The irrelevant consideration asserted to have been taken into account is described as "the payment of $105,000.00 to the applicant by St Andrew's House Corporation". The various grounds are not expressed as being in the alternative though it may be that grounds based on pars (a) and (b) of sub-s.5(2) of the Judicial Review Act are intended to be read as alternative to the ground based on par.(f) of that sub-section.

  1. In seeking to sustain at least some of these grounds the applicant will be confronted with the difficulties arising from the circumstance that the statutory provisions do not expressly prescribe the criteria by reference to which the appropriate level of assistance for a particular school is to be determined. The discretion is conferred in the most general terms and, in accordance with established authority, the factors which the decision-maker may take into account are unconfined except in so far as they may be defined or limited by implication arising from a consideration of the subject-matter, scope and purpose of the statute: Minister for Aboriginal Affairs v. Peko-Wallsend Ltd (1986) 162 CLR 24 at pp 39-40. It must also be taken as established that the extent of a statutory discretion is not to be limited by reference to guidelines, having no statutory basis, issued by a decision-maker: Minister for Industry and Commerce v. East West Trading Co. Pty Ltd (1986) 10 FCR 264 at p 269; Minister for Immigration and Ethnic Affairs v. Conyngham (1986) 11 FCR 528 at pp 540-1; Broadbridge v. Stammers (1987) 16 FCR 296; Gerah Imports Pty Ltd v. Minister for Industry, Technology and Commerce (1987) 17 FCR 1 at pp 10-13. These difficulties for the applicant are, I think, relevant matters to be taken into account in considering whether an extension of time should be granted.

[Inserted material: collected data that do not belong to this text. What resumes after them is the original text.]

<file path="src/verilog/board_pkg.sv">
package board_pkg;

  ////////////////////////////////////////////////////////////////////////////
  // Timing constants
  ////////////////////////////////////////////////////////////////////////////

  // soc_clk cycles per RTC level, divide by 50 overall
  localparam integer RtcHalfPeriod = 25;
  localparam integer RtcCntWidth   = $clog2(RtcHalfPeriod);

  // Fan setting width, PWM period is 2**FanSetWidth cycles
  localparam integer FanSetWidth = 4;

  // Boot mode straps
  localparam integer BootModeWidth = 2;

  // Flops in the reset release chain
  localparam integer RstSyncStages = 2;

  ////////////////////////////////////////////////////////////////////////////
  // Pad bundles
  ////////////////////////////////////////////////////////////////////////////

  // SPI host outputs as they leave the SoC
  typedef struct packed {
    logic       sck;
    logic       sck_en;
    logic [1:0] csb;
    logic [1:0] csb_en;
    logic [3:0] sd_out;
    logic [3:0] sd_en;
  } spi_soc_t;

  // Levels driven towards the SD-card socket
  typedef struct packed {
    logic       sclk;
    logic       cmd;
    logic [3:0] dat;
    logic       reset;
  } sd_pads_t;

  // I2C value and enable pairs from the SoC
  typedef struct packed {
    logic scl_out;
    logic scl_en;
    logic sda_out;
    logic sda_en;
  } i2c_soc_t;

  // Open-drain controls, high pulls the line to ground
  typedef struct packed {
    logic scl_pull_low;
    logic sda_pull_low;
  } i2c_pads_t;

endpackage

</file>
<file path="src/verilog/board_glue_top.sv">
`timescale 1ns/100ps

module board_glue_top (
  input  logic                              soc_clk,
  input  logic                              rst_n,
  input  logic                              dbg_reset_i,
  input  logic [board_pkg::BootModeWidth-1:0] boot_switch_i,
  input  logic [board_pkg::BootModeWidth-1:0] boot_override_i,
  input  logic                              boot_override_sel_i,
  input  logic                              test_mode_i,
  input  logic [board_pkg::FanSetWidth-1:0]   fan_setting_i,
  input  board_pkg::spi_soc_t               spi_soc_i,
  input  board_pkg::i2c_soc_t               i2c_soc_i,
  input  logic                              sd_miso_pad_i,
  input  logic                              scl_pad_i,
  input  logic                              sda_pad_i,
  output logic                              soc_rst_n_o,
  output logic [board_pkg::BootModeWidth-1:0] boot_mode_o,
  output logic                              rtc_o,
  output logic                              fan_pwm_o,
  output board_pkg::sd_pads_t               sd_pads_o,
  output board_pkg::i2c_pads_t              i2c_pads_o,
  output logic [3:0]                        spi_sd_in_o,
  output logic                              i2c_scl_o,
  output logic                              i2c_sda_o
);

  // Synchronized reset for everything behind rst_sync
  logic soc_rst_n;

  ////////////////////////////////////////////////////////////////////////////
  // Reset and boot
  ////////////////////////////////////////////////////////////////////////////

  rst_sync i_rst_sync (
    .soc_clk     ( soc_clk     ),
    .rst_n       ( rst_n       ),
    .dbg_reset_i ( dbg_reset_i ),
    .test_mode_i ( test_mode_i ),
    .soc_rst_n_o ( soc_rst_n   )
  );

  assign soc_rst_n_o = soc_rst_n;

  boot_sel i_boot_sel (
    .soc_clk             ( soc_clk             ),
    .rst_n               ( soc_rst_n           ),
    .boot_switch_i       ( boot_switch_i       ),
    .boot_override_i     ( boot_override_i     ),
    .boot_override_sel_i ( boot_override_sel_i ),
    .boot_mode_o         ( boot_mode_o         )
  );

  ////////////////////////////////////////////////////////////////////////////
  // Slow clocks
  ////////////////////////////////////////////////////////////////////////////

  rtc_div i_rtc_div (
    .soc_clk ( soc_clk   ),
    .rst_n   ( soc_rst_n ),
    .rtc_o   ( rtc_o     )
  );

  fan_pwm i_fan_pwm (
    .soc_clk       ( soc_clk       ),
    .rst_n         ( soc_rst_n     ),
    .fan_setting_i ( fan_setting_i ),
    .fan_pwm_o     ( fan_pwm_o     )
  );

  ////////////////////////////////////////////////////////////////////////////
  // Pads
  ////////////////////////////////////////////////////////////////////////////

  pad_adapt i_pad_adapt (
    .spi_soc_i     ( spi_soc_i     ),
    .i2c_soc_i     ( i2c_soc_i     ),
    .sd_miso_pad_i ( sd_miso_pad_i ),
    .scl_pad_i     ( scl_pad_i     ),
    .sda_pad_i     ( sda_pad_i     ),
    .sd_pads_o     ( sd_pads_o     ),
    .i2c_pads_o    ( i2c_pads_o    ),
    .spi_sd_in_o   ( spi_sd_in_o   ),
    .i2c_scl_o     ( i2c_scl_o     ),
    .i2c_sda_o     ( i2c_sda_o     )
  );

endmodule

</file>
<file path="src/verilog/boot_sel.sv">
`timescale 1ns/100ps

module boot_sel (
  input  logic                            soc_clk,
  input  logic                            rst_n,
  input  logic [board_pkg::BootModeWidth-1:0] boot_switch_i,
  input  logic [board_pkg::BootModeWidth-1:0] boot_override_i,
  input  logic                            boot_override_sel_i,
  output logic [board_pkg::BootModeWidth-1:0] boot_mode_o
);

  import board_pkg::*;

  logic [BootModeWidth-1:0] switch_meta_q;
  logic [BootModeWidth-1:0] switch_sync_q;

  ////////////////////////////////////////////////////////////////////////////
  // Switch synchronizer
  ////////////////////////////////////////////////////////////////////////////

  // Board switches are asynchronous to soc_clk
  always_ff @(posedge soc_clk or negedge rst_n) begin
    if (!rst_n) begin
      switch_meta_q <= '0;
      switch_sync_q <= '0;
    end else begin
      switch_meta_q <= boot_switch_i;
      switch_sync_q <= switch_meta_q;
    end
  end

  ////////////////////////////////////////////////////////////////////////////
  // Debug override
  ////////////////////////////////////////////////////////////////////////////

  // Override comes from the debug probe, already in the soc_clk domain
  always_comb begin
    if (boot_override_sel_i) begin
      boot_mode_o = boot_override_i;
    end else begin
      boot_mode_o = switch_sync_q;
    end
  end

endmodule

</file>
<file path="src/verilog/fan_pwm.sv">
`timescale 1ns/100ps

module fan_pwm (
  input  logic                          soc_clk,
  input  logic                          rst_n,
  input  logic [board_pkg::FanSetWidth-1:0] fan_setting_i,
  output logic                          fan_pwm_o
);

  import board_pkg::*;

  logic [FanSetWidth-1:0] period_cnt_q;
  logic [FanSetWidth-1:0] setting_q;
  logic [FanSetWidth-1:0] setting_cur;
  logic                   period_start;
  logic                   pwm_q;

  ////////////////////////////////////////////////////////////////////////////
  // Period counter
  ////////////////////////////////////////////////////////////////////////////

  // Wraps naturally every 2**FanSetWidth cycles
  always_ff @(posedge soc_clk or negedge rst_n) begin
    if (!rst_n) begin
      period_cnt_q <= '0;
    end else begin
      period_cnt_q <= period_cnt_q + 1'b1;
    end
  end

  assign period_start = (period_cnt_q == '0);

  // Switch value is taken once per period
  assign setting_cur = period_start ? fan_setting_i : setting_q;

  always_ff @(posedge soc_clk or negedge rst_n) begin
    if (!rst_n) begin
      setting_q <= '0;
    end else if (period_start) begin
      setting_q <= fan_setting_i;
    end
  end

  ////////////////////////////////////////////////////////////////////////////
  // PWM output
  ////////////////////////////////////////////////////////////////////////////

  // High for the first setting counts of the period, zero stays low
  always_ff @(posedge soc_clk or negedge rst_n) begin
    if (!rst_n) begin
      pwm_q <= 1'b0;
    end else begin
      pwm_q <= (period_cnt_q < setting_cur);
    end
  end

  assign fan_pwm_o = pwm_q;

endmodule

</file>
<file path="src/verilog/pad_adapt.sv">
`timescale 1ns/100ps

module pad_adapt (
  input  board_pkg::spi_soc_t  spi_soc_i,
  input  board_pkg::i2c_soc_t  i2c_soc_i,
  input  logic                 sd_miso_pad_i,
  input  logic                 scl_pad_i,
  input  logic                 sda_pad_i,
  output board_pkg::sd_pads_t  sd_pads_o,
  output board_pkg::i2c_pads_t i2c_pads_o,
  output logic [3:0]           spi_sd_in_o,
  output logic                 i2c_scl_o,
  output logic                 i2c_sda_o
);

  import board_pkg::*;

  sd_pads_t  sd_pads;
  i2c_pads_t i2c_pads;

  ////////////////////////////////////////////////////////////////////////////
  // SPI onto the SD-card socket
  ////////////////////////////////////////////////////////////////////////////

  always_comb begin
    // Reset low keeps the card powered
    sd_pads.reset = 1'b0;
    // Clock idles high while the host releases it
    sd_pads.sclk  = spi_soc_i.sck_en ? spi_soc_i.sck : 1'b1;
    // Chip select 0 sits on DAT3
    sd_pads.dat[3] = spi_soc_i.csb_en[0] ? spi_soc_i.csb[0] : 1'b1;
    // Unused in SPI mode
    sd_pads.dat[2:1] = 2'b11;
    // DAT0 carries MISO from the card, host side stays released
    sd_pads.dat[0] = 1'b1;
    // MOSI goes out on CMD
    sd_pads.cmd = spi_soc_i.sd_en[0] ? spi_soc_i.sd_out[0] : 1'b1;
  end

  // MISO returns on data line 1, the rest are outputs only
  assign spi_sd_in_o = {2'b00, sd_miso_pad_i, 1'b0};

  ////////////////////////////////////////////////////////////////////////////
  // I2C open-drain
  ////////////////////////////////////////////////////////////////////////////

  // A driven 1 means release, the pull-up does the rest
  always_comb begin
    i2c_pads.scl_pull_low = i2c_soc_i.scl_en & ~i2c_soc_i.scl_out;
    i2c_pads.sda_pull_low = i2c_soc_i.sda_en & ~i2c_soc_i.sda_out;
  end

  // Read back the wire level, clock stretching shows up here
  assign i2c_scl_o = scl_pad_i;
  assign i2c_sda_o = sda_pad_i;

  assign sd_pads_o  = sd_pads;
  assign i2c_pads_o = i2c_pads;

endmodule

</file>
<file path="src/verilog/rst_sync.sv">
`timescale 1ns/100ps

module rst_sync (
  input  logic soc_clk,
  input  logic rst_n,
  input  logic dbg_reset_i,
  input  logic test_mode_i,
  output logic soc_rst_n_o
);

  import board_pkg::*;

  logic                     src_rst_n;
  logic [RstSyncStages-1:0] sync_q;

  // Board button or debugger, either one holds the SoC in reset
  assign src_rst_n = rst_n & ~dbg_reset_i;

  // Assert at once, release through the flop chain
  always_ff @(posedge soc_clk or negedge src_rst_n) begin
    if (!src_rst_n) begin
      sync_q <= '0;
    end else begin
      sync_q <= {sync_q[RstSyncStages-2:0], 1'b1};
    end
  end

  // Scan mode hands the board reset straight through
  assign soc_rst_n_o = test_mode_i ? rst_n : sync_q[RstSyncStages-1];

endmodule

</file>
<file path="src/verilog/rtc_div.sv">
`timescale 1ns/100ps

module rtc_div (
  input  logic soc_clk,
  input  logic rst_n,
  output logic rtc_o
);

  import board_pkg::*;

  localparam logic [RtcCntWidth-1:0] CntLast = RtcCntWidth'(RtcHalfPeriod - 1);

  logic [RtcCntWidth-1:0] cnt_d, cnt_q;
  logic                   rtc_d, rtc_q;

  // Count one half period, then flip the level
  always_comb begin
    cnt_d = cnt_q + 1'b1;
    rtc_d = rtc_q;
    if (cnt_q == CntLast) begin
      cnt_d = '0;
      rtc_d = ~rtc_q;
    end
  end

  always_ff @(posedge soc_clk or negedge rst_n) begin
    if (!rst_n) begin
      cnt_q <= '0;
      rtc_q <= 1'b0;
    end else begin
      cnt_q <= cnt_d;
      rtc_q <= rtc_d;
    end
  end

  // Registered, so the RTC level is glitch free
  assign rtc_o = rtc_q;

endmodule
</file>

  2. I also have taken into account the very real doubt that must exist whether Dr McMorrow's decision was, and remains, an operative decision. This consideration has two aspects. First, a consideration of the terms of the letter dated 31 July 1985 addressed to Mr Beavis by the Commission and referred to earlier in these reasons strongly suggests that Dr McMorrow's classification of the School at Level 1 was never intended to have operative effect. The letter recorded that the classification was based on such data, acknowledged to be deficient in some respects, then available to the Commission and the School was invited to provide relevant additional information when, it was stated, further consideration would be given to the appropriate level of assistance. That Dr McMorrow's decision was not to have immediate effect was made clear by the further statement that the School was to receive the same per student grants in money terms in 1985 as it received in 1984 "until the Commission has completed its examination of the new information". Secondly, the history set out earlier in these reasons shows that additional information was provided by the School and the appropriate level of assistance was considered by Mr N.W.F. Fisher who, in a decision made on 4 September 1986, confirmed that the appropriate level was Level 1. The circumstance that sub-s.7(1) and 7(2) of the Act of 1984 had been repealed prior to the date of Mr Fisher's decision is, for the reasons already stated, of no consequence. I have no reason to doubt that, had Mr Fisher concluded that the appropriate level of assistance was Level 2 or Level 3, being the levels for which the School contended, that conclusion would have been reflected in a variation of the list of non-systemic schools then in force pursuant to sub-s.8(2) of the amending Act of 1985. It is also significant that, subsequently to Mr Fisher's decision, the appropriate level of funding was again considered, at the School's request, by the Non-Government Schools Funding Review Committee.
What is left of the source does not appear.